What follows belongs to an exercise in optimizing a design on an open flow for small area; a production flow would make more cautious choices. Only simulation tests tie the RTL to the original design; equivalence was not proved. Power and IR drop assume default switching activity.

==> trial 62: inputs <==
==> flow/design.v <==
`default_nettype none
package noc_if_pkg;
	typedef logic [2-1:0] vc_t;
	typedef logic [$clog2(8+1)-1:0] credit_t;    
	typedef struct packed {
		logic [2:0]                ftype;
		logic [8-1:0]    src;     
		logic [8-1:0]    dst;
		logic [3:0]                seq;     
		logic [8:0]                rsvd;    
		logic [32-1:0] payload;
	} flit_t;
	typedef struct packed {
		logic                        valid;
		logic                        tail;
		logic [5-1:0] rdst;
		vc_t                         vc;
		flit_t                       flit;
	} router_word_t;
endpackage
`default_nettype wire
`timescale 1ns/1ps
`default_nettype none
module aoi_group #(
	parameter int W = 64,
	parameter int K = 3
) (
	input  wire [K-1:0]   i_sel,
	input  wire [K*W-1:0] i_d,
	output logic [W-1:0]  o_yn     
);
	always_comb
	begin
		o_yn = '0;
		for (int k = 0; k < K; k++)
			o_yn = o_yn | (i_d[k*W +: W] & {W{i_sel[k]}});
		o_yn = ~o_yn;
	end
endmodule
module nand_join #(
	parameter int W = 64,
	parameter int M = 11
) (
	input  wire [M*W-1:0] i_t,
	output logic [W-1:0]  o_y
);
	always_comb
	begin
		o_y = '1;
		for (int m = 0; m < M; m++)
			o_y = o_y & i_t[m*W +: W];
		o_y = ~o_y;
	end
endmodule
Context: an optimization exercise on an open-source flow, tuned for small area, a short achievable clock period and few clock cycles per item. The choices shown serve that exercise and are no tape-out recipe.
Where RTL was checked, it was by simulation tests only, not by an equivalence proof against the original.
Power and IR drop assume default switching activity.

== main ==
// keyed_array_list
module keyed_array_list #(
	parameter int MAX_ENTRIES = 16
) (
	input  logic                  clk,
	input  logic                  arst_n,
	input  logic                  cfg_we,
	input  logic [kal_pkg::CAP_W-1:0]      cfg_data,
	input  logic                  in_valid,
	output logic                  in_stall,
	input  logic [1:0]            kind,
	input  logic [kal_pkg::KEY_W-1:0]      key,
	input  logic [kal_pkg::PAYLOAD_W-1:0]  payload,
	input  logic [kal_pkg::POS_W-1:0]      position,
	output logic                  out_valid,
	input  logic                  out_stall,
	output logic [2:0]            status,
	output logic [kal_pkg::FOUND_W-1:0]    found_position,
	output logic [kal_pkg::COUNT_W-1:0]    entry_count_out,
	output logic                  is_empty,
	output logic                  is_full,
	output logic [kal_pkg::PAYLOAD_W-1:0] found_payload
);
==> flow/config.mk <==
export PLATFORM = sky130hd
export DESIGN_NAME = keyed_array_list
export DESIGN_NICKNAME = keyed_array_list
export VERILOG_FILES = /design/flow/design.v
export SDC_FILE = /design/flow/constraint.sdc
export NUM_CORES = 4
export LEC_CHECK = 0
export ABC_CLOCK_PERIOD_IN_PS = 2800
export CAP_MARGIN = 20
export CORE_MARGIN = 6
export CORE_UTILIZATION = 50
export CTS_CLUSTER_SIZE = 20
export PLACE_DENSITY = 0.65
export SETUP_SLACK_MARGIN = 3.0
export SLEW_MARGIN = 20
export TNS_END_PERCENT = 20
==> flow/constraint.sdc <==
create_clock -name core_clock -period 6.0 [get_ports {clk}]
set_input_delay 1.2000 -clock core_clock [delete_from_list [all_inputs] [get_ports {clk}]]
set_output_delay 1.2000 -clock core_clock [all_outputs]
set_load 0.01 [all_outputs]
standard.sh (not shown) runs the stock make flow with config.mk's settings and CLKGATE_MAP_FILE= SYNTH_SCRIPT=/design/flow/synth_recipe.tcl, a recipe that flattens the netlist after the stock synthesis.
==> flow/flow/run.sh <==
#!/bin/bash
# Own layout flow: the standard flow (standard.sh, unchanged synthesis and
# steps) with two placement/CTS choices the flow settings cannot make:
#  - port buffers are plain buf_2 cells (resizable later) instead of the
#    delay cells buffer_ports picks by default;
#  - clock tree sinks are clustered without dummy loads.
# Each tool's output is in the ORFS logs under orfs/logs; the make run's own
# output goes to flow_make.log here.
set -uo pipefail
export BUFFER_PORTS_ARGS="-buffer_cell sky130_fd_sc_hd__buf_2"
export CTS_ARGS="-sink_clustering_enable -repair_clock_nets -sink_clustering_size 24 -sink_clustering_max_diameter 80 -dont_use_dummy_load"
bash standard.sh > flow_make.log 2>&1
rc=$?
# keep a copy of every ORFS step log beside the make log
mkdir -p logs_orfs
cp -r orfs/logs/*/keyed_array_list/base/. logs_orfs/ 2>/dev/null || true
exit $rc
The following lists how the feature branch was set up differently from main:
-- flow/design.v --
<<< main, line 96
	logic        b_eq;
	logic        b_bp_m1, b_bp_0, b_bp_p1;
	logic [2:0]  c_st;
	logic [3:0]  c_fpos, c_fslot;
>>> the feature branch, line 96
	logic        b_eq;
	logic        b_bp_m1, b_bp_0, b_bp_p1;
	logic        b_is_sr, b_is_rem;
	logic        b_ok_m1, b_ok_0, b_ok_p1;  
	logic [2:0]  c_st;
	logic [3:0]  c_fpos, c_fslot;
<<< main, line 140
			b_pmo   <= pmo;
			b_eq    <= (key == b_key);
			b_bp_m1 <= ({1'b0, position} > {1'b0, n_q} - 6'd1);
			b_bp_0  <= (position > n_q);
			b_bp_p1 <= ({1'b0, position} > {1'b0, n_q} + 6'd1);
		end
	end
>>> the feature branch, line 142
			b_pmo   <= pmo;
			b_eq    <= (key == b_key);
			b_bp_m1 <= kind[0] && ({1'b0, position} > {1'b0, n_q} - 6'd1);
			b_bp_0  <= kind[0] && (position > n_q);
			b_bp_p1 <= kind[0] && ({1'b0, position} > {1'b0, n_q} + 6'd1);
			b_is_sr  <= kind[0] ^ kind[1];
			b_is_rem <= (kind == 2'd2);
			b_ok_m1 <= !(kind[0] ^ kind[1]) &&
				!(kind[0] && ({1'b0, position} > {1'b0, n_q} - 6'd1));
			b_ok_0  <= !(kind[0] ^ kind[1]) && !(kind[0] && (position > n_q));
			b_ok_p1 <= !(kind[0] ^ kind[1]) &&
				!(kind[0] && ({1'b0, position} > {1'b0, n_q} + 6'd1));
		end
	end
<<< main, line 183
		end
		exec   = run_q & b_v;
		is_sr  = b_kind[0] ^ b_kind[1];
		is_ins = !is_sr;
		is_rem = (b_kind == 2'd2);
		q      = b_kind[0] ? b_pos : n_q;
		badpos = b_kind[0] & (l_ins ? b_bp_p1 : l_rem ? b_bp_m1 : b_bp_0);
		ins_ok = exec & is_ins & !full_q & !badpos;
		rem_ok = exec & is_rem & found;
		if (is_ins) begin
>>> the feature branch, line 192
		end
		exec   = run_q & b_v;
		is_sr  = b_is_sr;
		is_ins = !b_is_sr;
		is_rem = b_is_rem;
		q      = b_kind[0] ? b_pos : n_q;
		badpos = l_ins ? b_bp_p1 : l_rem ? b_bp_m1 : b_bp_0;
		ins_ok = exec & !full_q &
			((l_ins & b_ok_p1) | (l_rem & b_ok_m1) | (!l_ins & !l_rem & b_ok_0));
		rem_ok = exec & is_rem & found;
		if (is_ins) begin
--- outcome ---
First-iteration DRC count (the feature branch vs. main) decreases by a few percent
Looking at main and the feature branch, the share of total power in combinational logic is a wash.
The feature branch against main: internal power moved up; via count picked up an extra 926; cell count shows an increase of 2.4%.
Testbench counts of the feature branch, summed over its fixed seeds: cycles 2,584, items 2,560.
Only the layout flow was run in main; the RTL was not checked for function there.

re-timing with driven ports:
No port has a modelled driver above. Below, the same layouts with a new extraction and two added sets of constraints.
Step 1 assumes that a clkbuf_16 drives the clock port and a buf_2 every other input.
Step 2 moves the port delays by t, midway between the first and last clock arrival at a register: inputs arrive t later, outputs are due t later. That takes back most of the time a late clock gives input paths.
Slacks: ideal ports / drivers / drivers and shift; pairs: ideal ports / drivers.
| run | t, ns | slack for setup (ns) | hold WS [ns] | pins driven straight from the clock port |
|---|---|---|---|---|
| main | 0.719 | 2.809 / 2.801 / 2.082 | 0.423 / 0.423 / 0.423 | 1 |
| the feature branch | 0.714 | 2.863 / 2.843 / 2.205 | 0.388 / 0.388 / 0.388 | 1 |
After both steps every run listed still meets setup and hold. For main, which loses most, drivers alone change the setup slack by -0.008 ns; drivers and shift together by -0.727 ns.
• • • • • • •
* **TASK DIRECTIONS**:
Only the lines above from the line containing "parameter int K = 3" through the line containing "export LEC_CHECK = 0" should be retyped, exactly and with both ends included.

* **ANSWER TO THIS TASK**:
	parameter int K = 3
) (
	input  wire [K-1:0]   i_sel,
	input  wire [K*W-1:0] i_d,
	output logic [W-1:0]  o_yn     
);
	always_comb
	begin
		o_yn = '0;
		for (int k = 0; k < K; k++)
			o_yn = o_yn | (i_d[k*W +: W] & {W{i_sel[k]}});
		o_yn = ~o_yn;
	end
endmodule
module nand_join #(
	parameter int W = 64,
	parameter int M = 11
) (
	input  wire [M*W-1:0] i_t,
	output logic [W-1:0]  o_y
);
	always_comb
	begin
		o_y = '1;
		for (int m = 0; m < M; m++)
			o_y = o_y & i_t[m*W +: W];
		o_y = ~o_y;
	end
endmodule
Context: an optimization exercise on an open-source flow, tuned for small area, a short achievable clock period and few clock cycles per item. The choices shown serve that exercise and are no tape-out recipe.
Where RTL was checked, it was by simulation tests only, not by an equivalence proof against the original.
Power and IR drop assume default switching activity.

== main ==
// keyed_array_list
module keyed_array_list #(
	parameter int MAX_ENTRIES = 16
) (
	input  logic                  clk,
	input  logic                  arst_n,
	input  logic                  cfg_we,
	input  logic [kal_pkg::CAP_W-1:0]      cfg_data,
	input  logic                  in_valid,
	output logic                  in_stall,
	input  logic [1:0]            kind,
	input  logic [kal_pkg::KEY_W-1:0]      key,
	input  logic [kal_pkg::PAYLOAD_W-1:0]  payload,
	input  logic [kal_pkg::POS_W-1:0]      position,
	output logic                  out_valid,
	input  logic                  out_stall,
	output logic [2:0]            status,
	output logic [kal_pkg::FOUND_W-1:0]    found_position,
	output logic [kal_pkg::COUNT_W-1:0]    entry_count_out,
	output logic                  is_empty,
	output logic                  is_full,
	output logic [kal_pkg::PAYLOAD_W-1:0] found_payload
);
==> flow/config.mk <==
export PLATFORM = sky130hd
export DESIGN_NAME = keyed_array_list
export DESIGN_NICKNAME = keyed_array_list
export VERILOG_FILES = /design/flow/design.v
export SDC_FILE = /design/flow/constraint.sdc
export NUM_CORES = 4
export LEC_CHECK = 0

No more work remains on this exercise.